While the anti-corruption campaign reached its target, the sum is unlikely to make much of a difference to Saudi Arabia's finances. Nicolas Pelham, writing in the New York Times on January 24th, pointed out that the crown prince's exactions "would cover only his budget deficit [for] 2015 or equal the sum he hoped to raise from selling 5 per cent of the Saudi oil company, Aramco".

Shakedown

The shakedown is certain to make the crown prince hundreds of enemies, but it is popular with many Saudis who have decried corruption and criticised high-spending princes.

The regime intends to clinch public support by announcing $13 billion in bonus payments for civil servants, 70 per cent of the Saudi workforce, and a monthly allowance of $266 for 2018. Students, soldiers, and first home buyers are also set to secure benefits.

These payments are intended to compensate Saudis for a 5 per cent sales tax and an 80 per cent rise in petrol prices. Securing a slice of the cake snatched from the wealthy could give middle-class and poor Saudis a sense of satisfaction.

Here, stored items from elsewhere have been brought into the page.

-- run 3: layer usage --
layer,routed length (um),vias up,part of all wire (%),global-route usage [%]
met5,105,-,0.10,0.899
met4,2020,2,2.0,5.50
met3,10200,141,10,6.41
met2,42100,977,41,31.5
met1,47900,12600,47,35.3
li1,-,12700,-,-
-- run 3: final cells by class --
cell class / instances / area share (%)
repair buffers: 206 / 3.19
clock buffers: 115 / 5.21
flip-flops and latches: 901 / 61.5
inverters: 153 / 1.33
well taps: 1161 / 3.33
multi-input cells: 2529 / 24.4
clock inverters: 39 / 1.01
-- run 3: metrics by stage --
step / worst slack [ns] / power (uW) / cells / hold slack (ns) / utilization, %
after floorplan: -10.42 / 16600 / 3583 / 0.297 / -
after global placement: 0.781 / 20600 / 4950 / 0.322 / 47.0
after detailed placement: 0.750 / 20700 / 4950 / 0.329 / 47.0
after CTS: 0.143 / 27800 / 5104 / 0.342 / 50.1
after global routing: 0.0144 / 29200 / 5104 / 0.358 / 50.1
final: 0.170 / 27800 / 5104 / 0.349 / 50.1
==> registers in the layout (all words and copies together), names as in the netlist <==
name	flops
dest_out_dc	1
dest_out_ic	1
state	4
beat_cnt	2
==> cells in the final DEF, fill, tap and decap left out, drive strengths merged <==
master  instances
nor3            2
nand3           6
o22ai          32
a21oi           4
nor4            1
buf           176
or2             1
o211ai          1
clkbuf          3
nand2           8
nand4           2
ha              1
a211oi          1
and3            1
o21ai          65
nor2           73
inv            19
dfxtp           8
--- src/hw/fpu_seq_pkg.sv ---
////////////////////
// FPU sequencer package
// Widths, instruction views, opcode patterns and result tag layout
////////////////////

`default_nettype none

package fpu_seq_pkg;

  localparam int unsigned Flen      = 32;
  localparam int unsigned NrFpr     = 32;
  localparam int unsigned FprTagBit = 5;

  typedef logic [Flen-1:0]          fp_data_t;
  typedef logic [$clog2(NrFpr)-1:0] fpr_addr_t;
  // Top bit set means the result goes back into the FPR
  typedef logic [FprTagBit:0]       issue_id_t;

  typedef struct packed {
    logic [6:0] funct7;
    logic [4:0] rs2;
    logic [4:0] rs1;
    logic [2:0] funct3;
    logic [4:0] rd;
    logic [6:0] opcode;
  } instr_r_t;

  // Fused multiply-add layout
  typedef struct packed {
    logic [4:0] rs3;
    logic [1:0] fmt;
    logic [4:0] rs2;
    logic [4:0] rs1;
    logic [2:0] rm;
    logic [4:0] rd;
    logic [6:0] opcode;
  } instr_r4_t;

  typedef union packed {
    instr_r_t  r;
    instr_r4_t r4;
  } instr_u;

  typedef enum logic [1:0] {
    Forward,
    Arith,
    MoveToInt,
    MoveToFp
  } fp_class_e;

  ////////////////////
  // Instruction patterns
  ////////////////////

  localparam logic [31:0] FaddSMatch    = 32'h0000_0053;
  localparam logic [31:0] FaddSMask     = 32'hFE00_007F;
  localparam logic [31:0] FsubSMatch    = 32'h0800_0053;
  localparam logic [31:0] FsubSMask     = 32'hFE00_007F;
  localparam logic [31:0] FmulSMatch    = 32'h1000_0053;
  localparam logic [31:0] FmulSMask     = 32'hFE00_007F;
  localparam logic [31:0] FdivSMatch    = 32'h1800_0053;
  localparam logic [31:0] FdivSMask     = 32'hFE00_007F;
  localparam logic [31:0] FsqrtSMatch   = 32'h5800_0053;
  localparam logic [31:0] FsqrtSMask    = 32'hFFF0_007F;
  localparam logic [31:0] FsgnjSMatch   = 32'h2000_0053;
  localparam logic [31:0] FsgnjSMask    = 32'hFE00_707F;
  localparam logic [31:0] FminSMatch    = 32'h2800_0053;
  localparam logic [31:0] FminSMask     = 32'hFE00_707F;
  localparam logic [31:0] FmaxSMatch    = 32'h2800_1053;
  localparam logic [31:0] FmaxSMask     = 32'hFE00_707F;
  localparam logic [31:0] FeqSMatch     = 32'hA000_2053;
  localparam logic [31:0] FeqSMask      = 32'hFE00_707F;
  localparam logic [31:0] FltSMatch     = 32'hA000_1053;
  localparam logic [31:0] FltSMask      = 32'hFE00_707F;
  localparam logic [31:0] FleSMatch     = 32'hA000_0053;
  localparam logic [31:0] FleSMask      = 32'hFE00_707F;
  localparam logic [31:0] FclassSMatch  = 32'hE000_1053;
  localparam logic [31:0] FclassSMask   = 32'hFFF0_707F;
  localparam logic [31:0] FcvtSWMatch   = 32'hD000_0053;
  localparam logic [31:0] FcvtSWMask    = 32'hFFF0_007F;
  localparam logic [31:0] FcvtWSMatch   = 32'hC000_0053;
  localparam logic [31:0] FcvtWSMask    = 32'hFFF0_007F;
  localparam logic [31:0] FmaddSMatch   = 32'h0000_0043;
  localparam logic [31:0] FmaddSMask    = 32'h0600_007F;
  localparam logic [31:0] FnmaddSMatch  = 32'h0000_004F;
  localparam logic [31:0] FnmaddSMask   = 32'h0600_007F;
  localparam logic [31:0] FmvXWMatch    = 32'hE000_0053;
  localparam logic [31:0] FmvXWMask     = 32'hFFF0_707F;
  localparam logic [31:0] FmvWXMatch    = 32'hF000_0053;
  localparam logic [31:0] FmvWXMask     = 32'hFFF0_707F;
  localparam logic [31:0] FlwMatch      = 32'h0000_2007;
  localparam logic [31:0] FlwMask       = 32'h0000_707F;
  localparam logic [31:0] FswMatch      = 32'h0000_2027;
  localparam logic [31:0] FswMask       = 32'h0000_707F;
  // Vector ops with a scalar FP operand
  localparam logic [31:0] VfaddVfMatch  = 32'h0000_5057;
  localparam logic [31:0] VfaddVfMask   = 32'hFC00_707F;
  localparam logic [31:0] VfmulVfMatch  = 32'h9000_5057;
  localparam logic [31:0] VfmulVfMask   = 32'hFC00_707F;
  localparam logic [31:0] VfmaccVfMatch = 32'hB000_5057;
  localparam logic [31:0] VfmaccVfMask  = 32'hFC00_707F;

endpackage

`default_nettype wire
--- src/hw/fpu_sequencer.sv ---
////////////////////
// Scalar FP sequencer top
// Sits between the core and the vector accelerator
////////////////////

`timescale 1ns/1ps
`default_nettype none

module fpu_sequencer (
  input  logic                   clk_i,
  input  logic                   reset_i,
  // Core issue channel
  input  logic                   issue_valid_i,
  input  fpu_seq_pkg::instr_u    issue_instr_i,
  input  fpu_seq_pkg::issue_id_t issue_id_i,
  input  fpu_seq_pkg::fp_data_t  issue_rs1_i,
  input  fpu_seq_pkg::fp_data_t  issue_rs2_i,
  output logic                   issue_ready_o,
  output logic                   resp_accept_o,
  output logic                   resp_writeback_o,
  output logic                   resp_exc_o,
  // Accelerator issue channel
  output logic                   acc_valid_o,
  output fpu_seq_pkg::instr_u    acc_instr_o,
  output fpu_seq_pkg::issue_id_t acc_id_o,
  output fpu_seq_pkg::fp_data_t  acc_rs1_o,
  output fpu_seq_pkg::fp_data_t  acc_rs2_o,
  output fpu_seq_pkg::fp_data_t  acc_rs3_o,
  input  logic                   acc_ready_i,
  input  logic                   acc_resp_accept_i,
  input  logic                   acc_resp_writeback_i,
  // Result channels
  input  logic                   acc_result_valid_i,
  input  fpu_seq_pkg::issue_id_t acc_result_id_i,
  input  fpu_seq_pkg::fp_data_t  acc_result_data_i,
  output logic                   acc_result_ready_o,
  output logic                   result_valid_o,
  output fpu_seq_pkg::issue_id_t result_id_o,
  output fpu_seq_pkg::fp_data_t  result_data_o,
  input  logic                   result_ready_i
);

  import fpu_seq_pkg::*;

  fpr_addr_t     fd;
  fpr_addr_t     fs1;
  fpr_addr_t     fs2;
  fpr_addr_t     fs3;
  logic          use_fs1;
  logic          use_fs2;
  logic          use_fs3;
  logic          use_fd;
  fp_class_e     fp_class;
  logic          illegal;
  logic          operands_busy;
  logic          issue_fire;
  logic          sb_set;
  logic          move_full;
  fp_data_t [2:0] fpr_rdata;
  logic          acc_wr_en;
  fpr_addr_t     acc_wr_addr;
  fp_data_t      acc_wr_data;
  logic          mv_wr_en;
  fpr_addr_t     mv_wr_addr;
  fp_data_t      mv_wr_data;

  // rs3 only exists in the R4 view
  assign fd  = issue_instr_i.r.rd;
  assign fs1 = issue_instr_i.r.rs1;
  assign fs2 = issue_instr_i.r.rs2;
  assign fs3 = issue_instr_i.r4.rs3;

  assign acc_instr_o = issue_instr_i;
  assign sb_set      = issue_fire && use_fd && fp_class == Arith;

  fp_decoder fp_decoder_inst (
    .issue_valid_i(issue_valid_i),
    .issue_instr_i(issue_instr_i),
    .use_fs1_o    (use_fs1),
    .use_fs2_o    (use_fs2),
    .use_fs3_o    (use_fs3),
    .use_fd_o     (use_fd),
    .fp_class_o   (fp_class),
    .illegal_o    (illegal)
  );

  fp_regfile fp_regfile_inst (
    .clk_i  (clk_i),
    .raddr_i({fs3, fs2, fs1}),
    .rdata_o(fpr_rdata),
    .we_i   ({mv_wr_en, acc_wr_en}),
    .waddr_i({mv_wr_addr, acc_wr_addr}),
    .wdata_i({mv_wr_data, acc_wr_data})
  );

  fp_scoreboard fp_scoreboard_inst (
    .clk_i     (clk_i),
    .reset_i   (reset_i),
    .use_fs1_i (use_fs1),
    .use_fs2_i (use_fs2),
    .use_fs3_i (use_fs3),
    .use_fd_i  (use_fd),
    .fs1_i     (fs1),
    .fs2_i     (fs2),
    .fs3_i     (fs3),
    .fd_i      (fd),
    .set_i     (sb_set),
    .set_addr_i(fd),
    .clr_i     (acc_wr_en),
    .clr_addr_i(acc_wr_addr),
    .busy_o    (operands_busy)
  );

  fp_dispatcher fp_dispatcher_inst (
    .issue_valid_i       (issue_valid_i),
    .acc_ready_i         (acc_ready_i),
    .busy_i              (operands_busy),
    .move_full_i         (move_full),
    .use_fs1_i           (use_fs1),
    .use_fs2_i           (use_fs2),
    .use_fs3_i           (use_fs3),
    .use_fd_i            (use_fd),
    .fp_class_i          (fp_class),
    .illegal_i           (illegal),
    .fs1_data_i          (fpr_rdata[0]),
    .fs2_data_i          (fpr_rdata[1]),
    .fs3_data_i          (fpr_rdata[2]),
    .issue_rs1_i         (issue_rs1_i),
    .issue_rs2_i         (issue_rs2_i),
    .issue_id_i          (issue_id_i),
    .fd_i                (fd),
    .acc_resp_accept_i   (acc_resp_accept_i),
    .acc_resp_writeback_i(acc_resp_writeback_i),
    .issue_ready_o       (issue_ready_o),
    .issue_fire_o        (issue_fire),
    .acc_valid_o         (acc_valid_o),
    .acc_rs1_o           (acc_rs1_o),
    .acc_rs2_o           (acc_rs2_o),
    .acc_rs3_o           (acc_rs3_o),
    .acc_id_o            (acc_id_o),
    .resp_accept_o       (resp_accept_o),
    .resp_writeback_o    (resp_writeback_o),
    .resp_exc_o          (resp_exc_o)
  );

  fp_retire fp_retire_inst (
    .clk_i             (clk_i),
    .reset_i           (reset_i),
    .acc_result_valid_i(acc_result_valid_i),
    .acc_result_id_i   (acc_result_id_i),
    .acc_result_data_i (acc_result_data_i),
    .acc_result_ready_o(acc_result_ready_o),
    .result_valid_o    (result_valid_o),
    .result_id_o       (result_id_o),
    .result_data_o     (result_data_o),
    .result_ready_i    (result_ready_i),
    .issue_fire_i      (issue_fire),
    .fp_class_i        (fp_class),
    .issue_id_i        (issue_id_i),
    .fd_i              (fd),
    .fs1_data_i        (fpr_rdata[0]),
    .issue_rs1_i       (issue_rs1_i),
    .acc_wr_en_o       (acc_wr_en),
    .acc_wr_addr_o     (acc_wr_addr),
    .acc_wr_data_o     (acc_wr_data),
    .mv_wr_en_o        (mv_wr_en),
    .mv_wr_addr_o      (mv_wr_addr),
    .mv_wr_data_o      (mv_wr_data),
    .move_full_o       (move_full)
  );

endmodule

`default_nettype wire

--- src/hw/fp_retire.sv ---
////////////////////
// Result retire
// Routes accelerator results and buffers one move result
////////////////////

`timescale 1ns/1ps
`default_nettype none

module fp_retire (
  input  logic                   clk_i,
  input  logic                   reset_i,
  input  logic                   acc_result_valid_i,
  input  fpu_seq_pkg::issue_id_t acc_result_id_i,
  input  fpu_seq_pkg::fp_data_t  acc_result_data_i,
  output logic                   acc_result_ready_o,
  output logic                   result_valid_o,
  output fpu_seq_pkg::issue_id_t result_id_o,
  output fpu_seq_pkg::fp_data_t  result_data_o,
  input  logic                   result_ready_i,
  input  logic                   issue_fire_i,
  input  fpu_seq_pkg::fp_class_e fp_class_i,
  input  fpu_seq_pkg::issue_id_t issue_id_i,
  input  fpu_seq_pkg::fpr_addr_t fd_i,
  input  fpu_seq_pkg::fp_data_t  fs1_data_i,
  input  fpu_seq_pkg::fp_data_t  issue_rs1_i,
  output logic                   acc_wr_en_o,
  output fpu_seq_pkg::fpr_addr_t acc_wr_addr_o,
  output fpu_seq_pkg::fp_data_t  acc_wr_data_o,
  output logic                   mv_wr_en_o,
  output fpu_seq_pkg::fpr_addr_t mv_wr_addr_o,
  output fpu_seq_pkg::fp_data_t  mv_wr_data_o,
  output logic                   move_full_o
);

  import fpu_seq_pkg::*;

  logic      acc_to_core;
  logic      mv_load;
  logic      mv_pop;
  logic      mv_valid_q;
  issue_id_t mv_id_q;
  fp_data_t  mv_data_q;

  assign acc_to_core = acc_result_valid_i && !acc_result_id_i[FprTagBit];

  ////////////////////
  // FPR writes
  ////////////////////

  // Tagged results never wait
  assign acc_result_ready_o = acc_result_id_i[FprTagBit] || result_ready_i;
  assign acc_wr_en_o        = acc_result_valid_i && acc_result_id_i[FprTagBit];
  assign acc_wr_addr_o      = acc_result_id_i[FprTagBit-1:0];
  assign acc_wr_data_o      = acc_result_data_i;

  assign mv_wr_en_o   = issue_fire_i && fp_class_i == MoveToFp;
  assign mv_wr_addr_o = fd_i;
  assign mv_wr_data_o = issue_rs1_i;

  ////////////////////
  // Move buffer
  ////////////////////

  assign mv_load = issue_fire_i && fp_class_i == MoveToInt;
  // Drains only when the accelerator leaves the channel free
  assign mv_pop  = mv_valid_q && !acc_to_core && result_ready_i;

  always_ff @(posedge clk_i) begin
    if (reset_i) begin
      mv_valid_q <= 1'b0;
    end else if (mv_load) begin
      mv_valid_q <= 1'b1;
    end else if (mv_pop) begin
      mv_valid_q <= 1'b0;
    end
  end

  always_ff @(posedge clk_i) begin
    if (mv_load) begin
      mv_id_q   <= issue_id_i;
      mv_data_q <= fs1_data_i;
    end
  end

  assign move_full_o = mv_valid_q;

  // Accelerator results go first
  assign result_valid_o = acc_to_core || mv_valid_q;
  assign result_id_o    = acc_to_core ? acc_result_id_i : mv_id_q;
  assign result_data_o  = acc_to_core ? acc_result_data_i : mv_data_q;

  result_hold_a : assert property (@(posedge clk_i) disable iff (reset_i)
    result_valid_o && !result_ready_i |=> result_valid_o);

endmodule

`default_nettype wire

--- src/hw/fp_dispatcher.sv ---
////////////////////
// Issue dispatcher
// Handshake, operand substitution, tagging and response
////////////////////

`timescale 1ns/1ps
`default_nettype none

module fp_dispatcher (
  input  logic                   issue_valid_i,
  input  logic                   acc_ready_i,
  input  logic                   busy_i,
  input  logic                   move_full_i,
  input  logic                   use_fs1_i,
  input  logic                   use_fs2_i,
  input  logic                   use_fs3_i,
  input  logic                   use_fd_i,
  input  fpu_seq_pkg::fp_class_e fp_class_i,
  input  logic                   illegal_i,
  input  fpu_seq_pkg::fp_data_t  fs1_data_i,
  input  fpu_seq_pkg::fp_data_t  fs2_data_i,
  input  fpu_seq_pkg::fp_data_t  fs3_data_i,
  input  fpu_seq_pkg::fp_data_t  issue_rs1_i,
  input  fpu_seq_pkg::fp_data_t  issue_rs2_i,
  input  fpu_seq_pkg::issue_id_t issue_id_i,
  input  fpu_seq_pkg::fpr_addr_t fd_i,
  input  logic                   acc_resp_accept_i,
  input  logic                   acc_resp_writeback_i,
  output logic                   issue_ready_o,
  output logic                   issue_fire_o,
  output logic                   acc_valid_o,
  output fpu_seq_pkg::fp_data_t  acc_rs1_o,
  output fpu_seq_pkg::fp_data_t  acc_rs2_o,
  output fpu_seq_pkg::fp_data_t  acc_rs3_o,
  output fpu_seq_pkg::issue_id_t acc_id_o,
  output logic                   resp_accept_o,
  output logic                   resp_writeback_o,
  output logic                   resp_exc_o
);

  import fpu_seq_pkg::*;

  logic is_local;
  logic writes_fpr;
  logic stall;

  // Moves and illegal ops never reach the accelerator
  assign is_local   = illegal_i || fp_class_i == MoveToInt || fp_class_i == MoveToFp;
  assign writes_fpr = fp_class_i == Arith && use_fd_i;
  assign stall      = busy_i || (fp_class_i == MoveToInt && move_full_i);

  assign acc_valid_o   = issue_valid_i && !is_local && !busy_i;
  assign issue_ready_o = issue_valid_i && !stall && (is_local || acc_ready_i);
  assign issue_fire_o  = issue_valid_i && issue_ready_o;

  // FPR values replace the integer operands
  assign acc_rs1_o = use_fs1_i ? fs1_data_i : issue_rs1_i;
  assign acc_rs2_o = use_fs2_i ? fs2_data_i : issue_rs2_i;
  assign acc_rs3_o = use_fs3_i ? fs3_data_i : '0;
  assign acc_id_o  = writes_fpr ? {1'b1, fd_i} : issue_id_i;

  always_comb begin
    if (is_local) begin
      resp_accept_o    = fp_class_i == MoveToInt;
      resp_writeback_o = fp_class_i == MoveToInt;
      resp_exc_o       = illegal_i;
    end else begin
      resp_accept_o    = acc_resp_accept_i;
      resp_writeback_o = acc_resp_writeback_i;
      resp_exc_o       = 1'b0;
    end
  end

endmodule

`default_nettype wire

--- src/hw/fp_scoreboard.sv ---
////////////////////
// FPR scoreboard
// One pending bit per register, operand hazard check
////////////////////

`timescale 1ns/1ps
`default_nettype none

module fp_scoreboard (
  input  logic                   clk_i,
  input  logic                   reset_i,
  input  logic                   use_fs1_i,
  input  logic                   use_fs2_i,
  input  logic                   use_fs3_i,
  input  logic                   use_fd_i,
  input  fpu_seq_pkg::fpr_addr_t fs1_i,
  input  fpu_seq_pkg::fpr_addr_t fs2_i,
  input  fpu_seq_pkg::fpr_addr_t fs3_i,
  input  fpu_seq_pkg::fpr_addr_t fd_i,
  input  logic                   set_i,
  input  fpu_seq_pkg::fpr_addr_t set_addr_i,
  input  logic                   clr_i,
  input  fpu_seq_pkg::fpr_addr_t clr_addr_i,
  output logic                   busy_o
);

  import fpu_seq_pkg::*;

  logic [NrFpr-1:0] pending_q;

  always_ff @(posedge clk_i) begin
    if (reset_i) begin
      pending_q <= '0;
    end else begin
      if (clr_i) begin
        pending_q[clr_addr_i] <= 1'b0;
      end
      if (set_i) begin
        pending_q[set_addr_i] <= 1'b1;
      end
    end
  end

  // RAW on sources, WAW on the destination
  assign busy_o = (use_fs1_i && pending_q[fs1_i]) || (use_fs2_i && pending_q[fs2_i]) ||
                  (use_fs3_i && pending_q[fs3_i]) || (use_fd_i && pending_q[fd_i]);

  // Tagged results only come back for issued writes
  clr_after_set_a : assert property (@(posedge clk_i) disable iff (reset_i)
    clr_i |-> pending_q[clr_addr_i]);

endmodule

`default_nettype wire

--- src/hw/fp_regfile.sv ---
////////////////////
// Scalar FP register file
// 32 entries, three read ports, two write ports
////////////////////

`timescale 1ns/1ps
`default_nettype none

module fp_regfile (
  input  logic                         clk_i,
  input  fpu_seq_pkg::fpr_addr_t [2:0] raddr_i,
  output fpu_seq_pkg::fp_data_t  [2:0] rdata_o,
  input  logic                   [1:0] we_i,
  input  fpu_seq_pkg::fpr_addr_t [1:0] waddr_i,
  input  fpu_seq_pkg::fp_data_t  [1:0] wdata_i
);

  import fpu_seq_pkg::*;

  fp_data_t mem_q [NrFpr];

  always_ff @(posedge clk_i) begin
    for (int p = 0; p < 2; p++) begin
      if (we_i[p]) begin
        mem_q[waddr_i[p]] <= wdata_i[p];
      end
    end
  end

  // Reads see the array as of the last edge
  always_comb begin
    for (int r = 0; r < 3; r++) begin
      rdata_o[r] = mem_q[raddr_i[r]];
    end
  end

  // Scoreboard keeps result and move writes apart
  no_write_clash_a : assert property (@(posedge clk_i)
    !(we_i[0] && we_i[1] && waddr_i[0] == waddr_i[1]));

endmodule

`default_nettype wire

--- src/hw/fp_decoder.sv ---
////////////////////
// FP instruction decoder
// Register-use flags, instruction class and legality
////////////////////

`timescale 1ns/1ps
`default_nettype none

module fp_decoder (
  input  logic                   issue_valid_i,
  input  fpu_seq_pkg::instr_u    issue_instr_i,
  output logic                   use_fs1_o,
  output logic                   use_fs2_o,
  output logic                   use_fs3_o,
  output logic                   use_fd_o,
  output fpu_seq_pkg::fp_class_e fp_class_o,
  output logic                   illegal_o
);

  import fpu_seq_pkg::*;

  function automatic logic hit(input logic [31:0] word, input logic [31:0] match,
                               input logic [31:0] mask);
    return (word & mask) == match;
  endfunction

  logic [31:0] word;
  logic        is_two_op;
  logic        is_three_op;
  logic        is_cvt_s_w;
  logic        is_one_op;
  logic        is_to_int;
  logic        is_vf;
  logic        is_dropped;

  assign word = issue_instr_i.r;

  // Grouped by operand count
  assign is_two_op = hit(word, FaddSMatch, FaddSMask) || hit(word, FsubSMatch, FsubSMask) ||
                     hit(word, FmulSMatch, FmulSMask) || hit(word, FsgnjSMatch, FsgnjSMask) ||
                     hit(word, FminSMatch, FminSMask) || hit(word, FmaxSMatch, FmaxSMask) ||
                     hit(word, FeqSMatch, FeqSMask) || hit(word, FltSMatch, FltSMask) ||
                     hit(word, FleSMatch, FleSMask);
  assign is_three_op = hit(word, FmaddSMatch, FmaddSMask) ||
                       hit(word, FnmaddSMatch, FnmaddSMask);
  assign is_cvt_s_w  = hit(word, FcvtSWMatch, FcvtSWMask);
  assign is_one_op   = is_cvt_s_w || hit(word, FcvtWSMatch, FcvtWSMask) ||
                       hit(word, FclassSMatch, FclassSMask);

  // Results that land in the integer file
  assign is_to_int = hit(word, FeqSMatch, FeqSMask) || hit(word, FltSMatch, FltSMask) ||
                     hit(word, FleSMatch, FleSMask) || hit(word, FclassSMatch, FclassSMask) ||
                     hit(word, FcvtWSMatch, FcvtWSMask);

  assign is_vf = hit(word, VfaddVfMatch, VfaddVfMask) || hit(word, VfmulVfMatch, VfmulVfMask) ||
                 hit(word, VfmaccVfMatch, VfmaccVfMask);

  // No divider and no FP load/store unit
  assign is_dropped = hit(word, FdivSMatch, FdivSMask) || hit(word, FsqrtSMatch, FsqrtSMask) ||
                      hit(word, FlwMatch, FlwMask) || hit(word, FswMatch, FswMask);

  always_comb begin
    use_fs1_o  = 1'b0;
    use_fs2_o  = 1'b0;
    use_fs3_o  = 1'b0;
    use_fd_o   = 1'b0;
    fp_class_o = Forward;
    illegal_o  = 1'b0;
    if (issue_valid_i) begin
      if (is_dropped) begin
        illegal_o = 1'b1;
      end else if (hit(word, FmvXWMatch, FmvXWMask)) begin
        fp_class_o = MoveToInt;
        use_fs1_o  = 1'b1;
      end else if (hit(word, FmvWXMatch, FmvWXMask)) begin
        fp_class_o = MoveToFp;
        use_fd_o   = 1'b1;
      end else if (is_vf) begin
        fp_class_o = Arith;
        use_fs1_o  = 1'b1;
      end else if (is_two_op || is_three_op || is_one_op) begin
        fp_class_o = Arith;
        use_fs1_o  = !is_cvt_s_w;
        use_fs2_o  = is_two_op || is_three_op;
        use_fs3_o  = is_three_op;
        use_fd_o   = !is_to_int;
      end
    end
  end

endmodule

`default_nettype wire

While combating corruption by squeezing wealthy Saudis is unprecedented, courting the populace with payouts is traditional.

The crackdown initially frightened potential investors in the crown prince’s plan to diversify and restructure the kingdom’s oil-dependent economy, while uncertainty over when and where to list Aramco’s share offer continues to unsettle likely buyers.

Aramco seems a better bet than non-oil ventures, however: oil provides 92 per cent of government revenue, 97 per cent of export earnings, and more than half of GDP.

Tradition

The crown prince is also sticking to tradition by focusing on mega-projects: a sports and entertainment city, a vast tourist resort, and a robot city – none of which benefit the populace at large.

While money is to be provided by the public investment fund, which he heads, there is no doubt these projects are intended to glorify him, boost his personal fortune and complete a transformation from family reign by consensus into one-man rule.

The crown prince has exhibited his progressive side by permitting women to drive and attend football matches, but has refused to alienate conservatives by ending male guardianship, which forces women to obtain permission from male relatives to receive medical treatment, attend university, marry, divorce and travel abroad.

While wealthy detainees in the Ritz-Carlton Hotel captured global headlines, Human Rights Watch has called on the international community to take notice of dozens of people, including prominent clerics and political activists, who were arrested last September.

They are now serving long prison sentences for criticising the authorities and calling for political and civil rights reforms, and an end to discrimination against women and religious minorities.